“BU DÜZEN İNSANLIĞI TEHDİT EDİYOR”
On yıllardır dünya halklarına sınırsız bir emek ve doğa sömürüsü, savaşlar, ekonomik krizler, artan eşitsizlikler, yoksulluk, işsizlik dışında hiçbir şey sunmayan bu düzenin Covid-19 salgınıyla insanlığı tehdit ettiğini kaydeden Birin, “Dünya kapitalist sisteminin sağlık hizmetlerinin ve güncel olarak da Covid-19 aşısının bir ticari meta haline gelmesinin bedelini insanlık ağır biçimde ödüyor. Yaşamını emeğiyle sürdürmek zorunda olanlar, küresel salgın şartlarında fedakârca çalışmak durumunda canlarını ortaya koyanların,  yaşamını daha da alt üst etti.
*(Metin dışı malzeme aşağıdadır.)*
[src/hdl/cc20_pkg.sv]
// ----------------------------------------------------------------------------
// cc20_pkg
// shared types, constants and round functions of the chacha20 stream cipher
// ----------------------------------------------------------------------------
package cc20_pkg;

    localparam int DOUBLE_ROUNDS_DEF = 10;

    // input queue between front and back, power of two
    localparam int QUEUE_DEPTH = 4;
    localparam int QUEUE_AW    = $clog2(QUEUE_DEPTH);

    // "expand 32-byte k"
    localparam logic [31:0] SIGMA_0 = 32'h61707865;
    localparam logic [31:0] SIGMA_1 = 32'h3320646e;
    localparam logic [31:0] SIGMA_2 = 32'h79622d32;
    localparam logic [31:0] SIGMA_3 = 32'h6b206574;

    localparam logic [5:0] LAST_POS = 6'd63;

    typedef logic [31:0] word_t;
    typedef logic [15:0][31:0] block_t;

    typedef enum logic [2:0] {
        REG_KEY_0_7    = 3'd0,
        REG_KEY_8_15   = 3'd1,
        REG_KEY_16_23  = 3'd2,
        REG_KEY_24_31  = 3'd3,
        REG_NONCE_0_7  = 3'd4,
        REG_NONCE_8_11 = 3'd5
    } cfg_reg_t;

    typedef struct packed {
        logic [7:0][31:0] key;
        logic [2:0][31:0] nonce;
    } cfg_t;

    typedef struct packed {
        logic [7:0] data;
        logic       restart;
    } item_t;

    typedef struct packed {
        logic  start;
        logic  abort;
        word_t counter;
    } core_req_t;

    typedef struct packed {
        logic  busy;
        logic  done;
        word_t counter;
    } core_rsp_t;

    typedef enum logic [1:0] {
        CORE_IDLE,
        CORE_ROUND,
        CORE_FINAL
    } core_state_t;

    typedef struct packed {
        word_t a;
        word_t b;
        word_t c;
        word_t d;
    } quad_t;

    function automatic word_t rotl32(word_t v, int n);
        return (v << n) | (v >> (32 - n));
    endfunction

    // one half of a quarter round: two add-xor-rotate steps
    function automatic quad_t half_qr(quad_t q, logic second);
        word_t a;
        word_t b;
        word_t c;
        word_t d;
        quad_t r;
        a = q.a + q.b;
        d = q.d ^ a;
        d = second ? rotl32(d, 8) : rotl32(d, 16);
        c = q.c + d;
        b = q.b ^ c;
        b = second ? rotl32(b, 7) : rotl32(b, 12);
        r.a = a;
        r.b = b;
        r.c = c;
        r.d = d;
        return r;
    endfunction

    // state word of a lane: row is the role (a, b, c, d), diagonal rounds
    // shift the column by the row number
    function automatic logic [3:0] qr_idx(logic diag, logic [1:0] lane, logic [1:0] role);
        return {role, 2'(lane + (diag ? role : 2'd0))};
    endfunction

    function automatic block_t init_block(cfg_t cfg, word_t counter);
        block_t b;
        b[0]  = SIGMA_0;
        b[1]  = SIGMA_1;
        b[2]  = SIGMA_2;
        b[3]  = SIGMA_3;
        for (int i = 0; i < 8; i++) begin
            b[4 + i] = cfg.key[i];
        end
        b[12] = counter;
        for (int i = 0; i < 3; i++) begin
            b[13 + i] = cfg.nonce[i];
        end
        return b;
    endfunction

endpackage

[src/hdl/cc20_if.sv]
// ----------------------------------------------------------------------------
// cc20 channel interfaces
// valid/ready channels for byte input, byte result and register writes
// ----------------------------------------------------------------------------
interface cc20_in_if;
    logic       valid;
    logic       ready;
    logic [7:0] data_byte;
    logic       first_of_message;

    modport source (output valid, output data_byte, output first_of_message, input ready);
    modport sink (input valid, input data_byte, input first_of_message, output ready);
endinterface


[src/hdl/cc20_front.sv]
// ----------------------------------------------------------------------------
// cc20_front
// takes input beats, tags message restarts and queues them for the back end
// ----------------------------------------------------------------------------
module cc20_front
    import cc20_pkg::*;
(
    input  logic  clk,
    input  logic  rst_n,
    cc20_in_if.sink feed,
    output item_t q_item,
    output logic  q_valid,
    input  logic  q_ready
);

    item_t                 slot_reg [QUEUE_DEPTH];
    logic [QUEUE_AW-1:0]   wr_ptr_reg;
    logic [QUEUE_AW-1:0]   wr_ptr_next;
    logic [QUEUE_AW-1:0]   rd_ptr_reg;
    logic [QUEUE_AW-1:0]   rd_ptr_next;
    logic [QUEUE_AW:0]     count_reg;
    logic [QUEUE_AW:0]     count_next;
    logic                  push;
    logic                  pop;
    item_t                 in_item;

    assign feed.ready = (count_reg != (QUEUE_AW + 1)'(QUEUE_DEPTH));
    assign q_valid    = (count_reg != '0);
    assign q_item     = slot_reg[rd_ptr_reg];

    assign push = feed.valid & feed.ready;
    assign pop  = q_valid & q_ready;

    // restart flag marks where the back end resets counter and position
    always_comb
    begin
        in_item.data    = feed.data_byte;
        in_item.restart = feed.first_of_message;
    end

    always_comb
    begin
        wr_ptr_next = push ? wr_ptr_reg + QUEUE_AW'(1) : wr_ptr_reg;
        rd_ptr_next = pop ? rd_ptr_reg + QUEUE_AW'(1) : rd_ptr_reg;
        count_next  = count_reg;
        if (push && !pop)
        begin
            count_next = count_reg + (QUEUE_AW + 1)'(1);
        end
        else if (pop && !push)
        begin
            count_next = count_reg - (QUEUE_AW + 1)'(1);
        end
    end

    always_ff @(posedge clk or negedge rst_n)
    begin
        if (!rst_n)
        begin
            wr_ptr_reg <= '0;
            rd_ptr_reg <= '0;
            count_reg  <= '0;
        end
        else
        begin
            wr_ptr_reg <= wr_ptr_next;
            rd_ptr_reg <= rd_ptr_next;
            count_reg  <= count_next;
        end
    end

    always_ff @(posedge clk)
    begin
        if (push)
        begin
            slot_reg[wr_ptr_reg] <= in_item;
        end
    end

endmodule

[src/flat_wrapper.sv]
// flat-port wrapper written by rule: the top's interface ports become plain ports
module cc20_front_flat import cc20_pkg::*;
  (clk, rst_n, q_item, q_valid, q_ready, feed_valid, feed_data_byte, feed_first_of_message, feed_ready);
  cc20_in_if feed_i ();
  input  logic clk;
  input  logic rst_n;
  output item_t q_item;
  output logic q_valid;
  input  logic q_ready;
  input wire logic [$bits(feed_i.valid)-1:0] feed_valid;
  input wire logic [$bits(feed_i.data_byte)-1:0] feed_data_byte;
  input wire logic [$bits(feed_i.first_of_message)-1:0] feed_first_of_message;
  output wire logic [$bits(feed_i.ready)-1:0] feed_ready;
  assign feed_i.valid = feed_valid;
  assign feed_i.data_byte = feed_data_byte;
  assign feed_i.first_of_message = feed_first_of_message;
  assign feed_ready = feed_i.ready;
  cc20_front u_core (.clk(clk), .rst_n(rst_n), .feed(feed_i), .q_item(q_item), .q_valid(q_valid), .q_ready(q_ready));
endmodule
[config.mk]
export PLATFORM = sky130hd
export DESIGN_NAME = cc20_front_flat
export DESIGN_NICKNAME = d
export VERILOG_FILES = /design/src/hdl/cc20_pkg.sv /design/src/hdl/cc20_if.sv /design/src/hdl/cc20_front.sv /design/src/flat_wrapper.sv
export SDC_FILE = /design/constraint.sdc
export NUM_CORES = 1
export LEC_CHECK = 0
export ABC_CLOCK_PERIOD_IN_PS = 3600
export BUFFER_PORTS_ARGS = -buffer_cell sky130_fd_sc_hd__buf_2
export CAP_MARGIN = 10
export CORE_MARGIN = 5
export CORE_UTILIZATION = 60
export CTS_CLUSTER_DIAMETER = 200
export DETAILED_ROUTE_END_ITERATION = 6
export GPL_ROUTABILITY_DRIVEN = 0
export PLACE_DENSITY = 0.83
export SLEW_MARGIN = 20
export SYNTH_ARGS = -nofsm -noshare
export SYNTH_HDL_FRONTEND = slang
export SYNTH_SLANG_ARGS = --single-unit
[constraint.sdc]
create_clock -name clk -period 3.6 [get_ports clk]
set_input_delay 0.18 -clock clk [delete_from_list [all_inputs] [get_ports clk]]
set_output_delay 0.18 -clock clk [all_outputs]
set_load 0.01 [all_outputs]
==> parameters.txt <==
Parameter                              Value

Timing
  Count of pins over their slew limit ... 0
  Sum of negative setup slack ... 0 ns
  Hold_ws ... 0.0398 ns
  Clock Skews ... 0.00902 ns
  Number of failing hold endpoints at the final stage ... 0
  Setup Viol. Count Final ... 0
  Minimum period implied by the final worst setup slack ... about 2.2 ns
  Setup repair after global routing missed its margin ... false
  Least-Margin Pin Slew ... 0.688 ns
  Max_slew headroom ... between 50 and 60%
  Max Fclk ... 461 MHz
  Period utilisation layout ... between 60% and 70%

Yosys
  Netlist area before placement ... about 1700 um2
  Number of warnings reported in the yosys synthesis log ... 0
  Mean instance size in the synthesized netlist ... 21.1 um2
  Simple-gate share of the synthesized area ... 4.11%
  Area share of the largest cell type after synthesis ... between 60% and 70%
  Flops & latches, synth ... between 40 and 50
  Portion of the post-synthesis area used by sequential elements ... 72.4%
  Post-synth top area cell ... sky130_fd_sc_hd__edfxtp_1
  Multiplexer area fraction after synthesis ... approximately an eighth
  Area contributors post-synth ... sky130_fd_sc_hd__edfxtp_1 (62%), sky130_fd_sc_hd__mux4_2 (12%), sky130_fd_sc_hd__dfrtp_1 (10%)
  Adder-Cell Fraction of Synth Area ... 4.76%
  Post-synthesis xor/xnor area fraction ... 3.03%
  Mapped Cells ... 82
  Synth Area in Compound Gates ... 1.08%
  Count of unique library cells instantiated by Yosys ... 20
  Main combinational cell family by area after synthesis ... multiplexers
  Post-Synthesis Net Count ... 101

GRT
  Pin count of the biggest net entering global routing ... 13
  Number of global-route vias before repair ... 919
  Initial antenna violation count ... 0
  Wire length of the first global-routing pass ... roughly 4.4 mm
  Total track usage ... ~15%
  Overflow after GRT ... 0

Floorplanning
  Effective utilization at floorplan ... 62.9%
  Row Count ... 19
  Die H ... 63.8 um
  Total Die Area ... just over 4000 um2
  Area of the placeable core ... 2760 um2
  X dimension of the die ... 63.8 um
  Number of ports placed on the die boundary ... 24

Clocking
  Clk sink count ... 43
  Insertion delay to the later sink of the worst-skew pair ... 0.34 ns
  Number of buffers between clock root and the deepest sink ... 2
  H-tree depth ... 2
  Clock-pin transition on the worst setup and hold timing paths ... about 0.12 ns
  Number of buffers inserted during clock tree synthesis ... 5
  Cell chosen for the clock root ... sky130_fd_sc_hd__clkbuf_4
  TritonCTS clock tree ... done

Min path
  HP Class ... input port to flip-flop

Final layout
  Most used cells in the layout excluding fill and tap cells ... sky130_fd_sc_hd__edfxtp_1 (36), sky130_fd_sc_hd__buf_2 (23), sky130_fd_sc_hd__mux4_2 (9)
  Final Core Density ... ~70%
  Most common cell after layout, fill and taps aside ... sky130_fd_sc_hd__edfxtp_1
  Fraction of final layout cells sized beyond drive strength 1 ... 39.3%
  Number of flip-flops under the largest register name ... 36
  Filler cell count in the final layout ... between 150 and 200
  Net count reported at finish ... 130
  Layout-stage area growth over the synthesis result ... 11.4%
  Post-route cell area ... between 1500 and 2000 um2
  Antenna diodes ... 0

Route
  Final ANT Viol Nets ... 0
  Number of vias after detailed routing ... 807
  Wirelength per Cell ... ~19 um
  Count of unresolved DRC violations after routing ... 0
  Number of DRC violations after detailed-routing iteration 0 ... 9
  Ratio of routed vias to standard cells ... 5.64
  First-pass iteration count of the detailed router ... 4
  WL final ... 2.66 mm

Worst setup path
  Nature of the critical path endpoint ... flip-flop
  Type of element launching the critical path ... flip-flop
  End point of the critical path ... u_core.count_reg[2]$_DFFE_PN0P_
  Data arrival time of the worst path ... 2.44 ns
  FF-to-FF setup slack ... 1.43 ns
  Worst Reg-to-Reg Cells ... 8
  Largest driver fanout on the critical path ... 4
  Critical R2R Capture ... u_core.count_reg[2]$_DFFE_PN0P_
  R2r startpoint ... u_core.count_reg[0]$_DFFE_PN0P_
  Type of the worst setup path ... flip-flop to flip-flop
  Required time worst endpoint ... approximately 3.9 ns
  First element of the critical path ... u_core.count_reg[0]$_DFFE_PN0P_

Pwr
  Power density normalized to cell area ... 766 nW/um2
  Switching share of total power ... 32.3%
  Cell-internal power ... 1.00 mW
  Sequential group share of total power ... 53.3%
  Peak supply drop ... 0.000695 V
  Sw power ... about 480 uW
  Clock share of power ... 14.6%
  Logic pwr share ... 32.1%
  Leak Pwr ... 0.713 nW

Run status
  Run status ... complete, no violations

Placed design
  Estimated wirelength of the detail-placed design ... 1.85 mm
  Placed instance area ... 1870 um2
  Number of port buffers ... 23

Run
  Max-Cap Viols ... 0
Bugün her zamankinden daha fazla dayanışma içinde olmamız gerekiyor” ifadesini kullandı. 
“İŞ VE GELİR GÜVENCESİ YOK EDİLDİ”
Bir buçuk yıldır şiddetini artıran Covid-19 salgınının tüm dünyada milyonlarca can aldığını hatırlatan Birin, şunları söyledi: “Ülkemizdeki gelişmeleri her geçen gün endişeyle izliyoruz. Bu gelişmeler, emekçilerin birlik içinde olmaları gerektiğini ortaya koydu, dayanışma çağrılarının ne derece doğru olduğunu gösterdi. Salgın, işçi hak ve özgürlüklerine el uzatılması için “meşru” gerekçeymiş gibi görüldü. İş ve gelir güvencesi yok edildi. Kendi nam ve hesabına çalışan küçük işletmecilerin, esnafların işyerleri kapanmak zorunda kaldı.” 
“KAPALI ORTAMLARDA ÇALIŞMAYA ZORLANIYORUZ”
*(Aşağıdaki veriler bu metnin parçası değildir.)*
### src/flat_wrapper.sv
// flat-port wrapper written by rule: the top's interface ports become plain ports
module cc20_back_flat import cc20_pkg::*;
  (clk, rst_n, q_item, q_valid, q_ready, cfg_write, req, rsp, ks_block, result_valid, result_result_byte, result_ready);
  cc20_out_if result_i ();
  input  logic clk;
  input  logic rst_n;
  input  item_t q_item;
  input  logic q_valid;
  output logic q_ready;
  input  logic cfg_write;
  output core_req_t req;
  input  core_rsp_t rsp;
  input  block_t ks_block;
  output wire logic [$bits(result_i.valid)-1:0] result_valid;
  output wire logic [$bits(result_i.result_byte)-1:0] result_result_byte;
  input wire logic [$bits(result_i.ready)-1:0] result_ready;
  assign result_valid = result_i.valid;
  assign result_result_byte = result_i.result_byte;
  assign result_i.ready = result_ready;
  cc20_back u_core (.clk(clk), .rst_n(rst_n), .q_item(q_item), .q_valid(q_valid), .q_ready(q_ready), .cfg_write(cfg_write), .req(req), .rsp(rsp), .ks_block(ks_block), .result(result_i));
endmodule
“Devasa boyutlara gelen işsizlik sorunu resmi verilere bile yansıdı, görünür oldu. Ama çalışır gözüken ve fakat ücretsiz izine çıkarılan milyonlarca emekçinin yaşamlarını asgari ücretin yarısı bir gelirle nasıl sürdürecekleri sorusu yanıtsız kaldı. Sermayenin ve patronların çıkarları için akıl, bilim ve milyonların sağlığı yok sayılıyor. Açık alanlarda nefes almamız yasaklanıp kapalı ortamlarda çalışmaya zorlanıyoruz. Ne pahasına olursa olsun “çarklar dönecek” denilerek çalıştırılıyoruz. Hastalanıyoruz, ölüyoruz ve tükeniyoruz. Sadece sağlığımız değil; işimiz, aşımız, geçimimiz de tehdit altında. İşsizlik her gün yeni rekorlar kırıyor. Kod 29 ile tazminat bile alamadan işimizden ediliyoruz. Uzaktan çalışma gibi esnek çalışma biçimleriyle güvencesizlik yaygınlaşıyor.”
“EMEKÇİ YOK SAYILIYOR, HAKLARI GASP EDİLİYOR”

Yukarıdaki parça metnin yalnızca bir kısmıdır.